▸ **Activity**: The line with "This design comes", the line with "# placement, CTS, routing, at", and all lines between them in the material below: return these exactly, and no others.

*** Opening Exercise materials ***

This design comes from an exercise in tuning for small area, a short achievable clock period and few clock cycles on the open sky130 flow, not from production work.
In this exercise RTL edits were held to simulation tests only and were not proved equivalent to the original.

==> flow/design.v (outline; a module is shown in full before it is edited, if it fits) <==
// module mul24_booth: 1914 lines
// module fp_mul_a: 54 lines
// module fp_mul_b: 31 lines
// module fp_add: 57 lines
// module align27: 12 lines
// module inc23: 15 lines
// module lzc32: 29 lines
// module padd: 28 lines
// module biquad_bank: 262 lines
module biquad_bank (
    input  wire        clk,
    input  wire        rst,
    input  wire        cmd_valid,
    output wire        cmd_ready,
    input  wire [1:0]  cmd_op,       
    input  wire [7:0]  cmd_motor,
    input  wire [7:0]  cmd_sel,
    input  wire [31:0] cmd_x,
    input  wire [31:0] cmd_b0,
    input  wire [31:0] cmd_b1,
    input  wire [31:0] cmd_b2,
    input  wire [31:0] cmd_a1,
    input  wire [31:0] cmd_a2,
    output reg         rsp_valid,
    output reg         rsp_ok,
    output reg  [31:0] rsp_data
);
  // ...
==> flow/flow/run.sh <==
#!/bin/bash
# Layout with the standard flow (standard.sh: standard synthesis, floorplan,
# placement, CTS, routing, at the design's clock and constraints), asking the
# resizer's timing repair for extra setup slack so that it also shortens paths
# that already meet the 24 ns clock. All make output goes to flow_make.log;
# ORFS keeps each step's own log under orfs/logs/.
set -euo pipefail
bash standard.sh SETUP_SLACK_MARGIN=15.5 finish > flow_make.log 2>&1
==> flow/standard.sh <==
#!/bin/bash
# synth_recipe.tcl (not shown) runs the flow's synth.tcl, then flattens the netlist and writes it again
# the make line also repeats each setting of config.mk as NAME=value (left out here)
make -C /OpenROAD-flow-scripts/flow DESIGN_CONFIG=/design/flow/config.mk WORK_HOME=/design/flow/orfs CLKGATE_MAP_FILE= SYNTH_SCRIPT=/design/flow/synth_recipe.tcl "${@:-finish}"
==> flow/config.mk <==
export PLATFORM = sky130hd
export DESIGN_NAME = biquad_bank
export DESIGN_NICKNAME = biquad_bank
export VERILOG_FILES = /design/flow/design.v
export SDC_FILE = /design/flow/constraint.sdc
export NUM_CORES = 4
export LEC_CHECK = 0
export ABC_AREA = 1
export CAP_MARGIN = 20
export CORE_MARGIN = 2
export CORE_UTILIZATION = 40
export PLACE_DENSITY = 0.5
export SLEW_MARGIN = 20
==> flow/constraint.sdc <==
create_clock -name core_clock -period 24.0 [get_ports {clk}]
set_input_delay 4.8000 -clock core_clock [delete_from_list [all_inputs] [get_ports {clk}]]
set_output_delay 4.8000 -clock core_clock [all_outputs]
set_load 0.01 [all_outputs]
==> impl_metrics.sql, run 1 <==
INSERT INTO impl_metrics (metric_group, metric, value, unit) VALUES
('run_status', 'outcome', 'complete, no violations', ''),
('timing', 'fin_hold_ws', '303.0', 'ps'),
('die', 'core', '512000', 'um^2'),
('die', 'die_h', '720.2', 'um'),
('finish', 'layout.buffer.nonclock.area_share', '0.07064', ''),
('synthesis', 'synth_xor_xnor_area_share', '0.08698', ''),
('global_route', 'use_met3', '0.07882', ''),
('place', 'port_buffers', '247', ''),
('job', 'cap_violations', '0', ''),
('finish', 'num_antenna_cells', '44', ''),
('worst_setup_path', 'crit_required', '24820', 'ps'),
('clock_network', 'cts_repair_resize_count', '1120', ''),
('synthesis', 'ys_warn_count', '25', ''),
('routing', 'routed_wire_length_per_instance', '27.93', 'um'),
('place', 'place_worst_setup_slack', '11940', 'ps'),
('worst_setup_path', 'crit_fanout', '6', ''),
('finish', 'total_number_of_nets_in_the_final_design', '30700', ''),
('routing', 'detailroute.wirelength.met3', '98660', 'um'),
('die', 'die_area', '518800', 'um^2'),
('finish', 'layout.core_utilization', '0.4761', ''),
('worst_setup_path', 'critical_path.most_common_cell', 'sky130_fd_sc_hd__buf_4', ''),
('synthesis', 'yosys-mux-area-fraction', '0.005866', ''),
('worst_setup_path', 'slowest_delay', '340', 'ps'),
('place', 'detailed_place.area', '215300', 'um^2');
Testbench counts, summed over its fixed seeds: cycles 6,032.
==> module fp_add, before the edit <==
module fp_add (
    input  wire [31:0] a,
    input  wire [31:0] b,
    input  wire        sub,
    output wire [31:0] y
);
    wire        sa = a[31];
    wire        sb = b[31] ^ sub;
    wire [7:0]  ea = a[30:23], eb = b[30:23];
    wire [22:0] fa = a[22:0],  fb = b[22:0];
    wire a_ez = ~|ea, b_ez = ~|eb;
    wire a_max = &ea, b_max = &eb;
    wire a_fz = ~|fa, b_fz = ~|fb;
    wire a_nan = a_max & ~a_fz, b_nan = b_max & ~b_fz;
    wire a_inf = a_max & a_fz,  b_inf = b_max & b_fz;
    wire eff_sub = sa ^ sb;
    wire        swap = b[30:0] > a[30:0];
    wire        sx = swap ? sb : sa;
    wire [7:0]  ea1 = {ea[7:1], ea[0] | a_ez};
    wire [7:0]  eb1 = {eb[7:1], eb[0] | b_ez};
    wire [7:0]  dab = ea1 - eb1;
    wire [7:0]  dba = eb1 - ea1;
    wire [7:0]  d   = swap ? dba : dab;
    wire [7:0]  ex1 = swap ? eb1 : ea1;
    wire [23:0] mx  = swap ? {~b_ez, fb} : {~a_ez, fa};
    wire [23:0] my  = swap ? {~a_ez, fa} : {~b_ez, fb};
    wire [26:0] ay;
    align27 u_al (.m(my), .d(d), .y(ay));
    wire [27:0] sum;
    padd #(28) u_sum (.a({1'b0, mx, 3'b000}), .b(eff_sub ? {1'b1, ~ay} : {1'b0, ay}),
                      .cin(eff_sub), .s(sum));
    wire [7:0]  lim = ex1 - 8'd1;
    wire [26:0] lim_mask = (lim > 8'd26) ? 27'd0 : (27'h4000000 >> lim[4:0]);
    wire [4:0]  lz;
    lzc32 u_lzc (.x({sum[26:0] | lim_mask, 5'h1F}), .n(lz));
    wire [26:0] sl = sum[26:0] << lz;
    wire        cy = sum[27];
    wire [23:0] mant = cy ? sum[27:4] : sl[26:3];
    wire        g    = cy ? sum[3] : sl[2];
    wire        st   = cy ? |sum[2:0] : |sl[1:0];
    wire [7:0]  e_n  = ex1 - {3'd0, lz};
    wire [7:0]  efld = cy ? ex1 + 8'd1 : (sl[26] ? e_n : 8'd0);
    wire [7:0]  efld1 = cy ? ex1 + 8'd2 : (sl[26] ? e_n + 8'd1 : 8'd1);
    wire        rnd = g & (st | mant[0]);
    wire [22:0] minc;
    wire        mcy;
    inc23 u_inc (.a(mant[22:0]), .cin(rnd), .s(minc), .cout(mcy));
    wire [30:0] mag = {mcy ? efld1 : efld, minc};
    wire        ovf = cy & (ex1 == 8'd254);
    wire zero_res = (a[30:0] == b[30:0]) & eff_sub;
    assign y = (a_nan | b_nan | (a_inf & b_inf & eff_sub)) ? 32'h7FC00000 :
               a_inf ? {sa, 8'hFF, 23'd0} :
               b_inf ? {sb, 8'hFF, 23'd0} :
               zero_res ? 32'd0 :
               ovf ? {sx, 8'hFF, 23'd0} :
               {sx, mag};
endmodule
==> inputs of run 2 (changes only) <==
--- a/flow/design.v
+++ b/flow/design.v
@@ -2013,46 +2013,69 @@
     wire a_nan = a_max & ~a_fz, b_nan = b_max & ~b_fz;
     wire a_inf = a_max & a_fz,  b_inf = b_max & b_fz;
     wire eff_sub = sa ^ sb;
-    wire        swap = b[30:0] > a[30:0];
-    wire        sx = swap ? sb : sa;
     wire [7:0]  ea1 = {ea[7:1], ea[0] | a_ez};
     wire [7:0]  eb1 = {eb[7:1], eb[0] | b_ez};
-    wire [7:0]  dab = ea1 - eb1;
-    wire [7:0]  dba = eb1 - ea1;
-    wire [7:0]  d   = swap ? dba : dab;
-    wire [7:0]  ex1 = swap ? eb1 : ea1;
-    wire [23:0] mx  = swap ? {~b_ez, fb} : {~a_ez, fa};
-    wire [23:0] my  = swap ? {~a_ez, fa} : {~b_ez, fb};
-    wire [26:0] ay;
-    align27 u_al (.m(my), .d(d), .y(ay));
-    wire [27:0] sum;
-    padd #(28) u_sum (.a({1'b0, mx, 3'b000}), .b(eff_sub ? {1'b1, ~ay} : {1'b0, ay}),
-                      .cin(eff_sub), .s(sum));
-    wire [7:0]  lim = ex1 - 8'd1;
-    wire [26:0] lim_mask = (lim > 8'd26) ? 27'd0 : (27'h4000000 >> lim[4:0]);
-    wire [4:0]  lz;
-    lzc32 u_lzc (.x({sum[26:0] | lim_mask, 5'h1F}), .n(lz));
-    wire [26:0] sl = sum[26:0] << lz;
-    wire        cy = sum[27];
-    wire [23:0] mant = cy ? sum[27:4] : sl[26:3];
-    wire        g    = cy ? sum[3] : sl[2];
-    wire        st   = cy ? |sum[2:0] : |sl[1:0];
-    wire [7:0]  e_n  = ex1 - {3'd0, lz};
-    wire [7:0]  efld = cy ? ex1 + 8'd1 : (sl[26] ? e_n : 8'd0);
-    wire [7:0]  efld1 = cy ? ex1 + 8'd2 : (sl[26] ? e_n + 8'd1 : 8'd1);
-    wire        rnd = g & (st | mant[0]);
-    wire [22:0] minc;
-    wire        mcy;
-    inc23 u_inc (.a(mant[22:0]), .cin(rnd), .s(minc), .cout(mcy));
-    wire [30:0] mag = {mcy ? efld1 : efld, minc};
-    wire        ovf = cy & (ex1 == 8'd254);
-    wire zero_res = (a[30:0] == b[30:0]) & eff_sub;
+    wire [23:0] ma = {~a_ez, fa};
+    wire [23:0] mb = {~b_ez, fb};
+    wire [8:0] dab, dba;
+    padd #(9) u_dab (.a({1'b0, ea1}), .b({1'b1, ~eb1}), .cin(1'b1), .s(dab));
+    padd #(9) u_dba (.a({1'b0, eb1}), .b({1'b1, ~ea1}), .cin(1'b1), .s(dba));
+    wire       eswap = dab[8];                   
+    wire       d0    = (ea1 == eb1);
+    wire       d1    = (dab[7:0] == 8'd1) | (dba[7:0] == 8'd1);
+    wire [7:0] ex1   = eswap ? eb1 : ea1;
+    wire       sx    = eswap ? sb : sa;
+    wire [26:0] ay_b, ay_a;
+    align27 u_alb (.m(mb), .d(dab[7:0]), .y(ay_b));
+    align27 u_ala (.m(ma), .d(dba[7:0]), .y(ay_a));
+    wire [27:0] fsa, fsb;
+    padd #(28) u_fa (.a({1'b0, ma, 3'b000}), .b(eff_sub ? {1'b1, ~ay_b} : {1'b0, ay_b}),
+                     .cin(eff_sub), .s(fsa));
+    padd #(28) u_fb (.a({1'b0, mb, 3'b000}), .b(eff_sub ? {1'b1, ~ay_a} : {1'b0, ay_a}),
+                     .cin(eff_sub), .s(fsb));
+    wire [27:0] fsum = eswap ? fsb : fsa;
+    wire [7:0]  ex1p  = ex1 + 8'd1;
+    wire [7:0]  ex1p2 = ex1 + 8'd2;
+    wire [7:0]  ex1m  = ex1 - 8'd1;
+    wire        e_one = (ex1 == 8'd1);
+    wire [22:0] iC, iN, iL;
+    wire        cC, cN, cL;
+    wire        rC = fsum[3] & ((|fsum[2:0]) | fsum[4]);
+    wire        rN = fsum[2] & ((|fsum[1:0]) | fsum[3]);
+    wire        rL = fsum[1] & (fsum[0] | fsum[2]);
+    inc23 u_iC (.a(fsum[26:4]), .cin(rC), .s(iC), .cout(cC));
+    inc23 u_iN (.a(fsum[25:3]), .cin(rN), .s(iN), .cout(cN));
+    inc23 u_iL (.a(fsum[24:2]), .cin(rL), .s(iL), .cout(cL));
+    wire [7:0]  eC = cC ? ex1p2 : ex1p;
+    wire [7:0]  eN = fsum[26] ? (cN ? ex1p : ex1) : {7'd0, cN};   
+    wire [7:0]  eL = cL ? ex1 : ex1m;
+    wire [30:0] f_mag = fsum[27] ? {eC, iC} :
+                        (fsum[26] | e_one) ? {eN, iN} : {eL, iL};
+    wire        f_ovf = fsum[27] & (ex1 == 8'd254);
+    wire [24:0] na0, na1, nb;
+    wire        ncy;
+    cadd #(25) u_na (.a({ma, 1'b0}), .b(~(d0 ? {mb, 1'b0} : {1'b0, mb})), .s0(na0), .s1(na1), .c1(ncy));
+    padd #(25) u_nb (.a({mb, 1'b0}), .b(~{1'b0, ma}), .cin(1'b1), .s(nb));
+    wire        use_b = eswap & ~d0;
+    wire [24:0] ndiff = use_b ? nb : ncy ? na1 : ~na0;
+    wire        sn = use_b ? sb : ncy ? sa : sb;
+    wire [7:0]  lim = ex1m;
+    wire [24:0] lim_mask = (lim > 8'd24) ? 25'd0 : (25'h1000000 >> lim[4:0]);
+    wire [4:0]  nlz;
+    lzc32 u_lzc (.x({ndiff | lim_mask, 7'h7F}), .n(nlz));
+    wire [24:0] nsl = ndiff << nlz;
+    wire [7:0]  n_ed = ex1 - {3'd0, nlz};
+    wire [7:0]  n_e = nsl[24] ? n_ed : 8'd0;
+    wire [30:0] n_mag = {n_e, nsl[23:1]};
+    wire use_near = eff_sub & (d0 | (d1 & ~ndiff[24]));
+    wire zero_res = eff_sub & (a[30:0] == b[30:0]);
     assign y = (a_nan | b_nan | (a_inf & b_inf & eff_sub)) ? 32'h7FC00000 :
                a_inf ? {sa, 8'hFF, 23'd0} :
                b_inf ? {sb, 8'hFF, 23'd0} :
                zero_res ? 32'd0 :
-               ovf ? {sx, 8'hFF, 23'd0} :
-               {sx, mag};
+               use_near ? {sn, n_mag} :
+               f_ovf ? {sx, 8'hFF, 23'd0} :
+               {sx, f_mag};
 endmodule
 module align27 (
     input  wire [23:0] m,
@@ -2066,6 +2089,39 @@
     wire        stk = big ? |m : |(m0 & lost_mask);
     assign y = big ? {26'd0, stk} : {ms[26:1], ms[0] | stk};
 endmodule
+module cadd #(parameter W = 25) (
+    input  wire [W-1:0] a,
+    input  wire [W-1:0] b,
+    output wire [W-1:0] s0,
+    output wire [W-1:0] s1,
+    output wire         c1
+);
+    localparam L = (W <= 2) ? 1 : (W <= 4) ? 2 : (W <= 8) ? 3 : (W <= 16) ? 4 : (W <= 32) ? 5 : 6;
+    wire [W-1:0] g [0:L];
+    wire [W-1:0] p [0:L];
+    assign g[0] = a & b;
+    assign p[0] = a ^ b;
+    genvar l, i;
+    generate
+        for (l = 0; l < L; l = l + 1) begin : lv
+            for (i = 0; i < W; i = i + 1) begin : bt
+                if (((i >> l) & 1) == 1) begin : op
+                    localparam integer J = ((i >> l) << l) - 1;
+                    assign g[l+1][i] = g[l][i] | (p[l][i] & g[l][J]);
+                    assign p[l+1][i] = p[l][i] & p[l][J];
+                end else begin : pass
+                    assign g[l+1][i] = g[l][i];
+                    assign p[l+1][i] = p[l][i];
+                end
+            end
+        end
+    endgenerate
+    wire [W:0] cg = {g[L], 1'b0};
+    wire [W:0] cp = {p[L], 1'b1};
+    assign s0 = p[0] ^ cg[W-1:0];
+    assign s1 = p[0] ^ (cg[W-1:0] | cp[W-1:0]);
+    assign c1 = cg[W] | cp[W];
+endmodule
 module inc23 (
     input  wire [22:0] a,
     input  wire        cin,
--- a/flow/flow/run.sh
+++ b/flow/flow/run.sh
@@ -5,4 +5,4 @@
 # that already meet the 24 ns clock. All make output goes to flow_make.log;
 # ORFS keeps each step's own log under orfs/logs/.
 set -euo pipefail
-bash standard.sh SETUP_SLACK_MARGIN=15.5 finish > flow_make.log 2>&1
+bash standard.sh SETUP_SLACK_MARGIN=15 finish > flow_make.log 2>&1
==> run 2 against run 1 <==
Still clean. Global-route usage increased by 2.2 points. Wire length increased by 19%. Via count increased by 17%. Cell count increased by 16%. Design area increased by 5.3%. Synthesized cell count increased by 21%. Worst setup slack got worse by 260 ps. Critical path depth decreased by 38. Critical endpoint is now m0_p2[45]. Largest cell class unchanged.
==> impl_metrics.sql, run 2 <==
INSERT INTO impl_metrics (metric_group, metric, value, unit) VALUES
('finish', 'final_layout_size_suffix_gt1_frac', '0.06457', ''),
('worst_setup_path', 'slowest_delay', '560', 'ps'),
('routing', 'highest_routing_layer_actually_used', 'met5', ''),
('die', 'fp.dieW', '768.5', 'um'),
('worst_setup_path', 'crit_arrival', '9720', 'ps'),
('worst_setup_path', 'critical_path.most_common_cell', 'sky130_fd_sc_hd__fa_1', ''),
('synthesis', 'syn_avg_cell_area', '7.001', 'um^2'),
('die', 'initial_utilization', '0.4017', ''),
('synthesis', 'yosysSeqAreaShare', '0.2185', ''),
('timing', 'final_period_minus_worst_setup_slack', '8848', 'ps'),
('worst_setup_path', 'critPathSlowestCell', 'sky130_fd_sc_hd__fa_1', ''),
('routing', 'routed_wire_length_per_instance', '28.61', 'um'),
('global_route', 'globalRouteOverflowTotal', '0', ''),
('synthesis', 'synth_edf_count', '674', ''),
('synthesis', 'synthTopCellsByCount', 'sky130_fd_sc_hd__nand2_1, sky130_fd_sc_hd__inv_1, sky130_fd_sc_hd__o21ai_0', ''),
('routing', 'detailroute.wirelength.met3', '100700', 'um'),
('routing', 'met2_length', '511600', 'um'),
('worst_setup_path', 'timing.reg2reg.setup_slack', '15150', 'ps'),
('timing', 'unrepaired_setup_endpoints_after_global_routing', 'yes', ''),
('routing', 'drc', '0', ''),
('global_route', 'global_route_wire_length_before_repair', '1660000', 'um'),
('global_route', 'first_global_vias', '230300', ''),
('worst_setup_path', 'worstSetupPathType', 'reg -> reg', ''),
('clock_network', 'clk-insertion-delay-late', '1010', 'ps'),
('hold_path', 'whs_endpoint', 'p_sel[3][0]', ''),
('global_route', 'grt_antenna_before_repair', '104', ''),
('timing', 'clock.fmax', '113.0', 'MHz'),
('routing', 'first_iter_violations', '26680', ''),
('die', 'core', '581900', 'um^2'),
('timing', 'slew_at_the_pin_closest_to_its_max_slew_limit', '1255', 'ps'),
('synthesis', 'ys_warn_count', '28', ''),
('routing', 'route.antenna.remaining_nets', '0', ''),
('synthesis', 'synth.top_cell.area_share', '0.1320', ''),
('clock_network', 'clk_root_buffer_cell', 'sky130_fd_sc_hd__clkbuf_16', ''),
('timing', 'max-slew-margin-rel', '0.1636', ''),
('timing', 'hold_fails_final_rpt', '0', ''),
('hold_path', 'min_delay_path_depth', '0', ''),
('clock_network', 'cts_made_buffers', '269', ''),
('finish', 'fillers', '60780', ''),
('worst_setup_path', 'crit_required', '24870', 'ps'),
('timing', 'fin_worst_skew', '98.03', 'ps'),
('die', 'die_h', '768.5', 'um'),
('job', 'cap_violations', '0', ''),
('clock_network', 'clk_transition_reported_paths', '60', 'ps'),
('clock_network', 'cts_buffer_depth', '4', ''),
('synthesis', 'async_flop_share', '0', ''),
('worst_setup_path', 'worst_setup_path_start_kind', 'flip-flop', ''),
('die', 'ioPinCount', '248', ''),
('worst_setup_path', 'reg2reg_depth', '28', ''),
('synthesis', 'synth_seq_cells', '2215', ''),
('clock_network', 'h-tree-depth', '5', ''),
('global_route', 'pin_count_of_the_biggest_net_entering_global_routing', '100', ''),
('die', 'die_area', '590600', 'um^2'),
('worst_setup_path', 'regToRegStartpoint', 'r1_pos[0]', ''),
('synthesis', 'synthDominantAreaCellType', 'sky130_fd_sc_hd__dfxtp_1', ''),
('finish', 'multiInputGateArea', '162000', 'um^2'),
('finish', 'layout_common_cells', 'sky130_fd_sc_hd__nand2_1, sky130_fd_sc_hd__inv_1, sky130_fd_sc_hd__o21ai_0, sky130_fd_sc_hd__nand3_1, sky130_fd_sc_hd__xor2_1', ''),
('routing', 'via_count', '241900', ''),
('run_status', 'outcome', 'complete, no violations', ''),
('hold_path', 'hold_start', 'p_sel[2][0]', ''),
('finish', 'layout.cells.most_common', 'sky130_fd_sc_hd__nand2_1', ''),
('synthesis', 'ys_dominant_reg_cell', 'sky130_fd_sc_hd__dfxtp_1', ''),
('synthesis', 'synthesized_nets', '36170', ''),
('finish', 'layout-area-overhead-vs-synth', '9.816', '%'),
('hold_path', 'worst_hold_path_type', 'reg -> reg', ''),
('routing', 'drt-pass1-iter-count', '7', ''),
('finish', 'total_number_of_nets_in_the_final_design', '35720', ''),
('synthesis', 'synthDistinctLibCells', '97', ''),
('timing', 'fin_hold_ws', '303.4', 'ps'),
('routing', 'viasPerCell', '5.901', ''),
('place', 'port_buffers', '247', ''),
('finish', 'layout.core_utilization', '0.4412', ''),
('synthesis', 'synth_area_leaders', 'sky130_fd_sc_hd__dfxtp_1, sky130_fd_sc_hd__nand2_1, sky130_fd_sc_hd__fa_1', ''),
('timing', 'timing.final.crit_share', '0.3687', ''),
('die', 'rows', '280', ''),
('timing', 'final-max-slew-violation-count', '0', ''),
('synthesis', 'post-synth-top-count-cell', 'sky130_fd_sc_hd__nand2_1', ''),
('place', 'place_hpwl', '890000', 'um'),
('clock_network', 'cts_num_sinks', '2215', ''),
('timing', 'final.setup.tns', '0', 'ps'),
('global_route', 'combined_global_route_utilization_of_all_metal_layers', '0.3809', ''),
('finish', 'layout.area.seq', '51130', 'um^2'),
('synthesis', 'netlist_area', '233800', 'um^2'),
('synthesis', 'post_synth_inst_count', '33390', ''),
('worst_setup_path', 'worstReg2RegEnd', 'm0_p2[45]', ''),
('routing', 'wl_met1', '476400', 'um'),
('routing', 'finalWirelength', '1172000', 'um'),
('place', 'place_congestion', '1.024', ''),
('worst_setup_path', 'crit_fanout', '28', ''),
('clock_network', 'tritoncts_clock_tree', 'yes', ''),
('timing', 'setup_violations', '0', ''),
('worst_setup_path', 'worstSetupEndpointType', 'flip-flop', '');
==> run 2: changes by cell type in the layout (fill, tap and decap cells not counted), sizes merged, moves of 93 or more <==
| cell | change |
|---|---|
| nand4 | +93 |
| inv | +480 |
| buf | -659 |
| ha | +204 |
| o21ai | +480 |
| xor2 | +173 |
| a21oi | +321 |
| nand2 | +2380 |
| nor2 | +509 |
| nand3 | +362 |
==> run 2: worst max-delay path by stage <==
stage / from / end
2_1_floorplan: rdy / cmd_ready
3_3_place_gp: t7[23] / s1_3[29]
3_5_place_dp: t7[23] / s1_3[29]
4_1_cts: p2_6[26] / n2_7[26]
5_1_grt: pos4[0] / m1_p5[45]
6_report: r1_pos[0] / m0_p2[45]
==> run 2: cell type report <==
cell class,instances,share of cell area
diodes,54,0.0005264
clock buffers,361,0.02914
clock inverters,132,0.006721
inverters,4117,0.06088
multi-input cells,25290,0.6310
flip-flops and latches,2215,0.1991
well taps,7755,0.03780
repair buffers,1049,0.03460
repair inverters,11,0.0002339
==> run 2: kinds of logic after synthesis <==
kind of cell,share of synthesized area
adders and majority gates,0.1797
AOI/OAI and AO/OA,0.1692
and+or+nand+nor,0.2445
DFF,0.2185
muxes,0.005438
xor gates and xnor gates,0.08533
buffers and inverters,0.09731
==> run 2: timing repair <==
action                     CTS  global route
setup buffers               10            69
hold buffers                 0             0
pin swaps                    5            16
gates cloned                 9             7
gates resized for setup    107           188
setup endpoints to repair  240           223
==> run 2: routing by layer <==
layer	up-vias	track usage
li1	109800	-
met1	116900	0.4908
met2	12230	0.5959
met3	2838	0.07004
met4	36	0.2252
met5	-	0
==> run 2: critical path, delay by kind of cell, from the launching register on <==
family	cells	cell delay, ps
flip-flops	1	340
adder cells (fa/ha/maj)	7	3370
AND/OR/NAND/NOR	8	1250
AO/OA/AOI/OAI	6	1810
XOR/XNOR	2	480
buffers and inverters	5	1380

*** Closing Exercise materials ***
*** Opening Exercise materials ***

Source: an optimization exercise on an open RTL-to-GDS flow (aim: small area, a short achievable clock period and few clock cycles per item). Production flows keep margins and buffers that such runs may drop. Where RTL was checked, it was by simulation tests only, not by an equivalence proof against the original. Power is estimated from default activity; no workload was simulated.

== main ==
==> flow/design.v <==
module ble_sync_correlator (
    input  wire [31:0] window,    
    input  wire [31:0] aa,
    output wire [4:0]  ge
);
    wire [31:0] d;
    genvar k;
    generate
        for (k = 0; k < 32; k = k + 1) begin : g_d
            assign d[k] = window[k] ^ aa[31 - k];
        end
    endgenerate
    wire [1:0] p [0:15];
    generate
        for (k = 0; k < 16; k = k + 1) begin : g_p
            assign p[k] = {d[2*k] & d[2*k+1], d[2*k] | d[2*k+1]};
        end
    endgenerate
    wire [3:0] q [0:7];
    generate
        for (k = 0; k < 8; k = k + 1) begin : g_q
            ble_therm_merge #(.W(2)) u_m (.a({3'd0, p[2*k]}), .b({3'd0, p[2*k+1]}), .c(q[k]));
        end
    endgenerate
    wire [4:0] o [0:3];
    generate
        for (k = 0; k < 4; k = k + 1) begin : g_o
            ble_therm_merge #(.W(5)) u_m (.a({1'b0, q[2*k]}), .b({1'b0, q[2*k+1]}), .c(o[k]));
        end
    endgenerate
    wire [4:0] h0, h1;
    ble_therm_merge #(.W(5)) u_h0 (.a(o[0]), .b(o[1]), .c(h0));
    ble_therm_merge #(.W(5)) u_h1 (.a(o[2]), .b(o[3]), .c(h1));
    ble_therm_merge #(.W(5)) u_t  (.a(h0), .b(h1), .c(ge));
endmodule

*** Closing Exercise materials ***

▸ **Result below**:
This design comes from an exercise in tuning for small area, a short achievable clock period and few clock cycles on the open sky130 flow, not from production work.
In this exercise RTL edits were held to simulation tests only and were not proved equivalent to the original.

==> flow/design.v (outline; a module is shown in full before it is edited, if it fits) <==
// module mul24_booth: 1914 lines
// module fp_mul_a: 54 lines
// module fp_mul_b: 31 lines
// module fp_add: 57 lines
// module align27: 12 lines
// module inc23: 15 lines
// module lzc32: 29 lines
// module padd: 28 lines
// module biquad_bank: 262 lines
module biquad_bank (
    input  wire        clk,
    input  wire        rst,
    input  wire        cmd_valid,
    output wire        cmd_ready,
    input  wire [1:0]  cmd_op,       
    input  wire [7:0]  cmd_motor,
    input  wire [7:0]  cmd_sel,
    input  wire [31:0] cmd_x,
    input  wire [31:0] cmd_b0,
    input  wire [31:0] cmd_b1,
    input  wire [31:0] cmd_b2,
    input  wire [31:0] cmd_a1,
    input  wire [31:0] cmd_a2,
    output reg         rsp_valid,
    output reg         rsp_ok,
    output reg  [31:0] rsp_data
);
  // ...
==> flow/flow/run.sh <==
#!/bin/bash
# Layout with the standard flow (standard.sh: standard synthesis, floorplan,
# placement, CTS, routing, at the design's clock and constraints), asking the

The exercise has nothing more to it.